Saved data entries
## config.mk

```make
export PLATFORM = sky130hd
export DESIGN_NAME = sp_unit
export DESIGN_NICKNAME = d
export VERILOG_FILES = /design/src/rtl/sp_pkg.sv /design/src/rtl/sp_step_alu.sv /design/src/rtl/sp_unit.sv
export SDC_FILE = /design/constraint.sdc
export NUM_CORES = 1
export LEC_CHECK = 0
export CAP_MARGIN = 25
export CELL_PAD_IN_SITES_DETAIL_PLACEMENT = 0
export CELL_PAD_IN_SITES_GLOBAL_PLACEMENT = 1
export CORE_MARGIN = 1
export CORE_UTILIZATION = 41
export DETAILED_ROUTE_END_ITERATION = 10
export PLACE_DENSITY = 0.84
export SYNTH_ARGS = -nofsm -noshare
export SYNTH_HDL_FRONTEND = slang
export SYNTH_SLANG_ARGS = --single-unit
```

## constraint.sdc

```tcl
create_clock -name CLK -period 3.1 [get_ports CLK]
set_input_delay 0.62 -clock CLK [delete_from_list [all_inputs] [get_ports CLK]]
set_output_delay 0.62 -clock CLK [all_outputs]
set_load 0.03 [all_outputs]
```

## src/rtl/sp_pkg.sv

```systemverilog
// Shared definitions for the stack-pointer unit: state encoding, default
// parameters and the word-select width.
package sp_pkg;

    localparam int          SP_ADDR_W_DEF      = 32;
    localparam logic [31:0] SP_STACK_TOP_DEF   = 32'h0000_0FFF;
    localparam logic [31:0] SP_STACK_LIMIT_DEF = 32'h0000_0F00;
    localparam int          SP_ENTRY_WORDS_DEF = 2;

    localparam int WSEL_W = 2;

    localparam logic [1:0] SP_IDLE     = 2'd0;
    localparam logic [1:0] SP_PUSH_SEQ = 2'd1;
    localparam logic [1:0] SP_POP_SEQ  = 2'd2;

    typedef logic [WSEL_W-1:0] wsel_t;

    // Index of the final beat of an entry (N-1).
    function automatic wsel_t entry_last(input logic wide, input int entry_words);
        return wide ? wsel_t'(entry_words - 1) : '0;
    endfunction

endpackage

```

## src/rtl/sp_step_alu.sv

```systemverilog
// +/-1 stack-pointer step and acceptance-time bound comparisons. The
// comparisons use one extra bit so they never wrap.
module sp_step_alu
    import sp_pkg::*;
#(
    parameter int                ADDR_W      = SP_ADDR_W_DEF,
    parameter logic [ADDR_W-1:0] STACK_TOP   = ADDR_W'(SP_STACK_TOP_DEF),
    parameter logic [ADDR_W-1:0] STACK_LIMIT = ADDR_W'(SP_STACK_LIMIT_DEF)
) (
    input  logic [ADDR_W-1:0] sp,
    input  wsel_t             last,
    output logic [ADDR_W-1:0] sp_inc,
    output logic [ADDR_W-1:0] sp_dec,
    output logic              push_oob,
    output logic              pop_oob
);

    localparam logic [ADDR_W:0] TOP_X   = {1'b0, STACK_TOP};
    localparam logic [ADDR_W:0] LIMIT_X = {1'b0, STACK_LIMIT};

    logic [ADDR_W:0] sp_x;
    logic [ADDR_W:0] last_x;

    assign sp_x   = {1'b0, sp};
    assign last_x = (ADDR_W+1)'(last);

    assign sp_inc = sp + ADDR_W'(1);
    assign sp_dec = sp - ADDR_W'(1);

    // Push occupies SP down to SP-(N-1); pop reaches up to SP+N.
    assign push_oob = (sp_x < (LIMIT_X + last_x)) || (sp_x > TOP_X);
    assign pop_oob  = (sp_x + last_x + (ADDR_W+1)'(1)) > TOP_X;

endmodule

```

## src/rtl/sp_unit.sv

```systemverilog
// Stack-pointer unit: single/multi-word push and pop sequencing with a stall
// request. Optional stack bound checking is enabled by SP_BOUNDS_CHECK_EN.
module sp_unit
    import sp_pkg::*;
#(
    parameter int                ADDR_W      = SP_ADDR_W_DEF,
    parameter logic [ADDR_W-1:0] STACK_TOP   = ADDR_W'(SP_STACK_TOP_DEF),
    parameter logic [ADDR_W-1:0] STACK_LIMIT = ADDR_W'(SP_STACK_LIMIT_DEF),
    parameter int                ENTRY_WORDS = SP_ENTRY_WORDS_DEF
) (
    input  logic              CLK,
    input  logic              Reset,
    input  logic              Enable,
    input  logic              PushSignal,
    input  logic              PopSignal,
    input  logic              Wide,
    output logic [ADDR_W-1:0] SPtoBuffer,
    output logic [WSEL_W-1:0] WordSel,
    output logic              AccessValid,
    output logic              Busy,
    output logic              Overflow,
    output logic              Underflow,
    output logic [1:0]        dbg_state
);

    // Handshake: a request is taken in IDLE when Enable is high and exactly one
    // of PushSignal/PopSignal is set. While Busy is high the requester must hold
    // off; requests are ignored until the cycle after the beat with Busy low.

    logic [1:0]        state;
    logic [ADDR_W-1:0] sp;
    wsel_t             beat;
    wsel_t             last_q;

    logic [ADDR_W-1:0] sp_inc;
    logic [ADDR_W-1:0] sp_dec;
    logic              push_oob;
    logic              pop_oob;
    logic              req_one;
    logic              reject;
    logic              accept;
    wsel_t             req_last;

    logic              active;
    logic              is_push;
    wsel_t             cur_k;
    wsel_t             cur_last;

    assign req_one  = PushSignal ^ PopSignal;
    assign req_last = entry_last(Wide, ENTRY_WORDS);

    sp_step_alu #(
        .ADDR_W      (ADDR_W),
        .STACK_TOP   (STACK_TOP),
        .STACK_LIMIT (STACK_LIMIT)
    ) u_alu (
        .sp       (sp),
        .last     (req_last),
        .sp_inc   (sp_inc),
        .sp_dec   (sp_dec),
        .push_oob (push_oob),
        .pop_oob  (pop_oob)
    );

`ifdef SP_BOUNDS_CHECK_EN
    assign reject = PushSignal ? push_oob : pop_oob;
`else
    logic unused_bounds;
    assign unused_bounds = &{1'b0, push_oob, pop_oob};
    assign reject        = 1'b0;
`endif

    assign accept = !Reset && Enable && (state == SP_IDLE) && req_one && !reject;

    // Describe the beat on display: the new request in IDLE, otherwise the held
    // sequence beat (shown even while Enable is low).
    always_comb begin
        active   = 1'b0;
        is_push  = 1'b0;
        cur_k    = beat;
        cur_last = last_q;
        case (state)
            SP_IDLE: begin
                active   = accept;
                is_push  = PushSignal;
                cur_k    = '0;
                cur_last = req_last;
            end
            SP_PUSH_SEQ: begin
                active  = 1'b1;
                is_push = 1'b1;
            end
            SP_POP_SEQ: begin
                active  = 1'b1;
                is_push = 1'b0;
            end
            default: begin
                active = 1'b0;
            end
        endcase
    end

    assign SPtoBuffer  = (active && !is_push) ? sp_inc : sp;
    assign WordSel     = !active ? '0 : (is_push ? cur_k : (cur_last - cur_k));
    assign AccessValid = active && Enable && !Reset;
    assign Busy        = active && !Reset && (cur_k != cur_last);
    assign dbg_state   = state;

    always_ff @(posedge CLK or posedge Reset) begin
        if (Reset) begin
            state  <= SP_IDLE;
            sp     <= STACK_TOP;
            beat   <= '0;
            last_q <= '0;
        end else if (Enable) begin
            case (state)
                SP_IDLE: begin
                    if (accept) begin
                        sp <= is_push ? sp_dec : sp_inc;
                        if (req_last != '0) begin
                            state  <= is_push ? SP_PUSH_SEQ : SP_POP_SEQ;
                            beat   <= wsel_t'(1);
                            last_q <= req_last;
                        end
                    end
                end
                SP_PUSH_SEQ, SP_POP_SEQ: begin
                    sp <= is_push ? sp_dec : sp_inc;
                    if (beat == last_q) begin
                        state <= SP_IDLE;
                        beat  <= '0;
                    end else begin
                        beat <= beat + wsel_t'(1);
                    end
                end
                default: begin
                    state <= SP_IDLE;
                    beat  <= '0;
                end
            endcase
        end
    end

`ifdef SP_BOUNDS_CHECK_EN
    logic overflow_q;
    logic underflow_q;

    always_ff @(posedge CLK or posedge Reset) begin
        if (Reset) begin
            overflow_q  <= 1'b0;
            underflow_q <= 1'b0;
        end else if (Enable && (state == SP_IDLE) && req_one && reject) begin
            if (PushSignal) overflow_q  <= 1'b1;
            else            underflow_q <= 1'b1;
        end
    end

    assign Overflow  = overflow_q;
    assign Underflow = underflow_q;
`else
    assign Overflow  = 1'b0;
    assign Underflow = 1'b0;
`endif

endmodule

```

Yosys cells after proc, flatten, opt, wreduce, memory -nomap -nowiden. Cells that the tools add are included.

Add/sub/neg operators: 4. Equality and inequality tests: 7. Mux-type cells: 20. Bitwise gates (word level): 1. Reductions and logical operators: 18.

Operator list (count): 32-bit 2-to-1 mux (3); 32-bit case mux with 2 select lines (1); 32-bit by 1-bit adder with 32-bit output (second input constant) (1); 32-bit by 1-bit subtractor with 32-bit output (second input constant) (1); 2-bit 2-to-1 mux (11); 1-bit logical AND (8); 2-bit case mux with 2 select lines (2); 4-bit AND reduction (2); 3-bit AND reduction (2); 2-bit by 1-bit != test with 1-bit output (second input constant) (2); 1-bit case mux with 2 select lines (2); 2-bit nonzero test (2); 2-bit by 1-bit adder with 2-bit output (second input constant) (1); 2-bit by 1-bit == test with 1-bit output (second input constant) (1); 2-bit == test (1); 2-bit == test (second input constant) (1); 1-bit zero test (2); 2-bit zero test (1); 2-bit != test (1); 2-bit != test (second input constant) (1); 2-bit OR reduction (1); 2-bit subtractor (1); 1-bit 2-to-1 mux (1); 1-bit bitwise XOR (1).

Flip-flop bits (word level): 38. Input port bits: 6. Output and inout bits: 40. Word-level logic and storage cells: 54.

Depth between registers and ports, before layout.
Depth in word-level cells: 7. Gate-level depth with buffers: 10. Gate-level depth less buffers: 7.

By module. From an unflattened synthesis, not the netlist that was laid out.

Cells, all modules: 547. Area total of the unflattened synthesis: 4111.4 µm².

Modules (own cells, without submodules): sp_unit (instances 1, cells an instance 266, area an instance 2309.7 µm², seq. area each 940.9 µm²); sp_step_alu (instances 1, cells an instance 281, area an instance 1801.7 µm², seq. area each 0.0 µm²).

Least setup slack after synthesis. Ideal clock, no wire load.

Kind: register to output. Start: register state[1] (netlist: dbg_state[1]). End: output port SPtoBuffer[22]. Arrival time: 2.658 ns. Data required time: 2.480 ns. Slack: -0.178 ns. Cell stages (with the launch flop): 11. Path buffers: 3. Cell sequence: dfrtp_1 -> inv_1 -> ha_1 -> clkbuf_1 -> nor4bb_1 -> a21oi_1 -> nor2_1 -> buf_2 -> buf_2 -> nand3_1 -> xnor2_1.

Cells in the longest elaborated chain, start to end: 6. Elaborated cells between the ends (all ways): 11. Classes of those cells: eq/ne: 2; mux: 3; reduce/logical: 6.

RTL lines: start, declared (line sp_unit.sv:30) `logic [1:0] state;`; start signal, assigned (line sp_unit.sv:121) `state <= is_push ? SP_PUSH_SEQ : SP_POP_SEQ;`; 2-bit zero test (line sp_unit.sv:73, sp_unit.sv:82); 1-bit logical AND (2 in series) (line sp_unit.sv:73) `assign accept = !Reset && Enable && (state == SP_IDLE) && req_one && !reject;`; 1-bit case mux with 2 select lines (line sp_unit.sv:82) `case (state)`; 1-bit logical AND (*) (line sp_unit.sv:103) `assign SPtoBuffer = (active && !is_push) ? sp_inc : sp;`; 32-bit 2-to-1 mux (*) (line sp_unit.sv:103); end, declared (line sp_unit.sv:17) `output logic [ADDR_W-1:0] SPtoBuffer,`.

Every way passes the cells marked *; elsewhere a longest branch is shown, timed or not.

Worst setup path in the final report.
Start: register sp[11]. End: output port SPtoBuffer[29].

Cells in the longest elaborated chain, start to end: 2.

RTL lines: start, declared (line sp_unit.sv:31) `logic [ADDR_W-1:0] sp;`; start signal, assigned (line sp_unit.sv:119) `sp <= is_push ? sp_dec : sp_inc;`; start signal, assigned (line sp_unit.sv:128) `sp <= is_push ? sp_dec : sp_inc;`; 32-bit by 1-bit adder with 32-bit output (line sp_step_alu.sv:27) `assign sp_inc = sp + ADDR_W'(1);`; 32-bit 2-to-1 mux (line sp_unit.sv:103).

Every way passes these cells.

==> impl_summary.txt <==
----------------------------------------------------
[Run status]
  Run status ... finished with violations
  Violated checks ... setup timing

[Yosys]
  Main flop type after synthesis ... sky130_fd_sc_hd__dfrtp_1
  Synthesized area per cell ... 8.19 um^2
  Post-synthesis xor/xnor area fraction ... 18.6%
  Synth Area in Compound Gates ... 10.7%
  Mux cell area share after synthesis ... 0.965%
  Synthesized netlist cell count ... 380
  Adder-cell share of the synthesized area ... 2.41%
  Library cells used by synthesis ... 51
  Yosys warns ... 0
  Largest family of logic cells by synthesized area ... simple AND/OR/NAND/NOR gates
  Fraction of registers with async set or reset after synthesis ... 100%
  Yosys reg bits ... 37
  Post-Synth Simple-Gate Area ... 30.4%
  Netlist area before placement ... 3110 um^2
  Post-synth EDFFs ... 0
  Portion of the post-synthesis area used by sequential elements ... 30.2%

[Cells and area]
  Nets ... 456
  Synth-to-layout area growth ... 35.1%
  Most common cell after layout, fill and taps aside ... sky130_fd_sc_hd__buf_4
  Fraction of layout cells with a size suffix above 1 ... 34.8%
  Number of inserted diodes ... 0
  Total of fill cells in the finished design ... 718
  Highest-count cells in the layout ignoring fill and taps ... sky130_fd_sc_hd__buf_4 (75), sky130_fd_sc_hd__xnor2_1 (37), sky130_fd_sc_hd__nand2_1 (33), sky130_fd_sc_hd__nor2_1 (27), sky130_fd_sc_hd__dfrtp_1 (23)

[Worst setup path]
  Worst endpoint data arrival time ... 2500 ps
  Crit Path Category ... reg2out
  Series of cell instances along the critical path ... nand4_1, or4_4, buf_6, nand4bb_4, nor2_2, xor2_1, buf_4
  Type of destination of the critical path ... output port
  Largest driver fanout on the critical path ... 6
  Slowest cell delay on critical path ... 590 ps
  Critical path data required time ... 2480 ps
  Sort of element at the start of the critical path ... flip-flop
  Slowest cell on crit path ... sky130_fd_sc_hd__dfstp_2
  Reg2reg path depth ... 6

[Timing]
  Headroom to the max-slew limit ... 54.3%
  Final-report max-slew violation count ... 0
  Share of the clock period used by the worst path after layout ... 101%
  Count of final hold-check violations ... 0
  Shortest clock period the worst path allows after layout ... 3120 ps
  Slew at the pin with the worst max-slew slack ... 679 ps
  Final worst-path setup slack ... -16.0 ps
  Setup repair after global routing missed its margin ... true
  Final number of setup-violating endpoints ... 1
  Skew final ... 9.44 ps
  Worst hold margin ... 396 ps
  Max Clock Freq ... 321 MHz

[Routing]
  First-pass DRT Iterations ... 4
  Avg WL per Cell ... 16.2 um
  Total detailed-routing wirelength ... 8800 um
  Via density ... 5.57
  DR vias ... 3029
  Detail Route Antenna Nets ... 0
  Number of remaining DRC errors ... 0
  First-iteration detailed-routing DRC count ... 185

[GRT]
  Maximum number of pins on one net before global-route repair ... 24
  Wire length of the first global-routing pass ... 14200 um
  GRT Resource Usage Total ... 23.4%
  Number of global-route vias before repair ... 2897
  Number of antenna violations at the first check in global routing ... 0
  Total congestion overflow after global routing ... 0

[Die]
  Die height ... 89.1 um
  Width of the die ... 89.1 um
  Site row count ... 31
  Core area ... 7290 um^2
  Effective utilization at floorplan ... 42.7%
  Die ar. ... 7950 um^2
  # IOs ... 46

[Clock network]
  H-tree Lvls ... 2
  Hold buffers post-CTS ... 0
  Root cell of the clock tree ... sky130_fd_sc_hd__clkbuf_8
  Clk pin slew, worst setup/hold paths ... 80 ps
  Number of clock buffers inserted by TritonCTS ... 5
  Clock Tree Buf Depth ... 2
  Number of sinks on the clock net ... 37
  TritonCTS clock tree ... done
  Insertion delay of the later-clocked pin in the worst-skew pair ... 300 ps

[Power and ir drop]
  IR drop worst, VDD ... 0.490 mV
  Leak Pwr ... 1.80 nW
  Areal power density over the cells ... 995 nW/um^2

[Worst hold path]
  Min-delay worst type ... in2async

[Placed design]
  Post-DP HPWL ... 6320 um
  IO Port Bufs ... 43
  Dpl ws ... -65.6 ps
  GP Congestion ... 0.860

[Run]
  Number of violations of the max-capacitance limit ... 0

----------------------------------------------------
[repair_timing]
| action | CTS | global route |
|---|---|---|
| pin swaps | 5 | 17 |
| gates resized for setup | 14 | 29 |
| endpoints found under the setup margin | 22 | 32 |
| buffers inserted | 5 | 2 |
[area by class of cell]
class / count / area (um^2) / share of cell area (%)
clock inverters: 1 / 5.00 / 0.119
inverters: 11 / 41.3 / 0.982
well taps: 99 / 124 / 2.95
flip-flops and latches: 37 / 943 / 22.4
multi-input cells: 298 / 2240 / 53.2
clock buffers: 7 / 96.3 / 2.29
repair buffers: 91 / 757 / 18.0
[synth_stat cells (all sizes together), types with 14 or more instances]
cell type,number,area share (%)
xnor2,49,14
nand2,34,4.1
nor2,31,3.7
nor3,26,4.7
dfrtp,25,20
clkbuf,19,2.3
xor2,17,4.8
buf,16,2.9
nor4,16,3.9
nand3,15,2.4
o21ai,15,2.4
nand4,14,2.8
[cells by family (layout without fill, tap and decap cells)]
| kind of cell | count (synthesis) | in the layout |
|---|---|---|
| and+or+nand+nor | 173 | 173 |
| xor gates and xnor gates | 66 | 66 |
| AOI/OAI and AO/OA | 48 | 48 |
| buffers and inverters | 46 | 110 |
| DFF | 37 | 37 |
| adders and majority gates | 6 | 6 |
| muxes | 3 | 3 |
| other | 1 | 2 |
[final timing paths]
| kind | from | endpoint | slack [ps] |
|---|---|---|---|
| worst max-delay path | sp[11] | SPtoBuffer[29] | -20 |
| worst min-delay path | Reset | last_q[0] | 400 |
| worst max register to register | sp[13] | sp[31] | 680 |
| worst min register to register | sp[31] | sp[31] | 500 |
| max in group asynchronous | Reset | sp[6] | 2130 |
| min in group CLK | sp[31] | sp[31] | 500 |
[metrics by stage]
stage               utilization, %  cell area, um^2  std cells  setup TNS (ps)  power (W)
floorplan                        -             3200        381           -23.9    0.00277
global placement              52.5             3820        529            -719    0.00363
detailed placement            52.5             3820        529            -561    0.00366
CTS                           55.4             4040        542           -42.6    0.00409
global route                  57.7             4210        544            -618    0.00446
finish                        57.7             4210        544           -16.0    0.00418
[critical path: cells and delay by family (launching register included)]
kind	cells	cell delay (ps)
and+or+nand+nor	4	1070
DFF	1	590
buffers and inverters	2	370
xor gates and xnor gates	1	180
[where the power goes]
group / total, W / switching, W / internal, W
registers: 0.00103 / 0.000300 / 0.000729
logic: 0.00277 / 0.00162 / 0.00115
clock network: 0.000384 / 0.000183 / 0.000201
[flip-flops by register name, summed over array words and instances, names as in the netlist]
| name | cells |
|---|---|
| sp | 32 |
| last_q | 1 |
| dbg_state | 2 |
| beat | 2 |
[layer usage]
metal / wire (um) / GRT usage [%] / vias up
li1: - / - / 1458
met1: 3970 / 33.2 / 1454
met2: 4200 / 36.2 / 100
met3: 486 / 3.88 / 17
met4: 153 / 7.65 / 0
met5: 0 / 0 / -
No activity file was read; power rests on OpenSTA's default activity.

Your task
Spot the lines above that mention "floorplan" and copy them.

Answer to this task
  Effective utilization at floorplan ... 42.7%
floorplan                        -             3200        381           -23.9    0.00277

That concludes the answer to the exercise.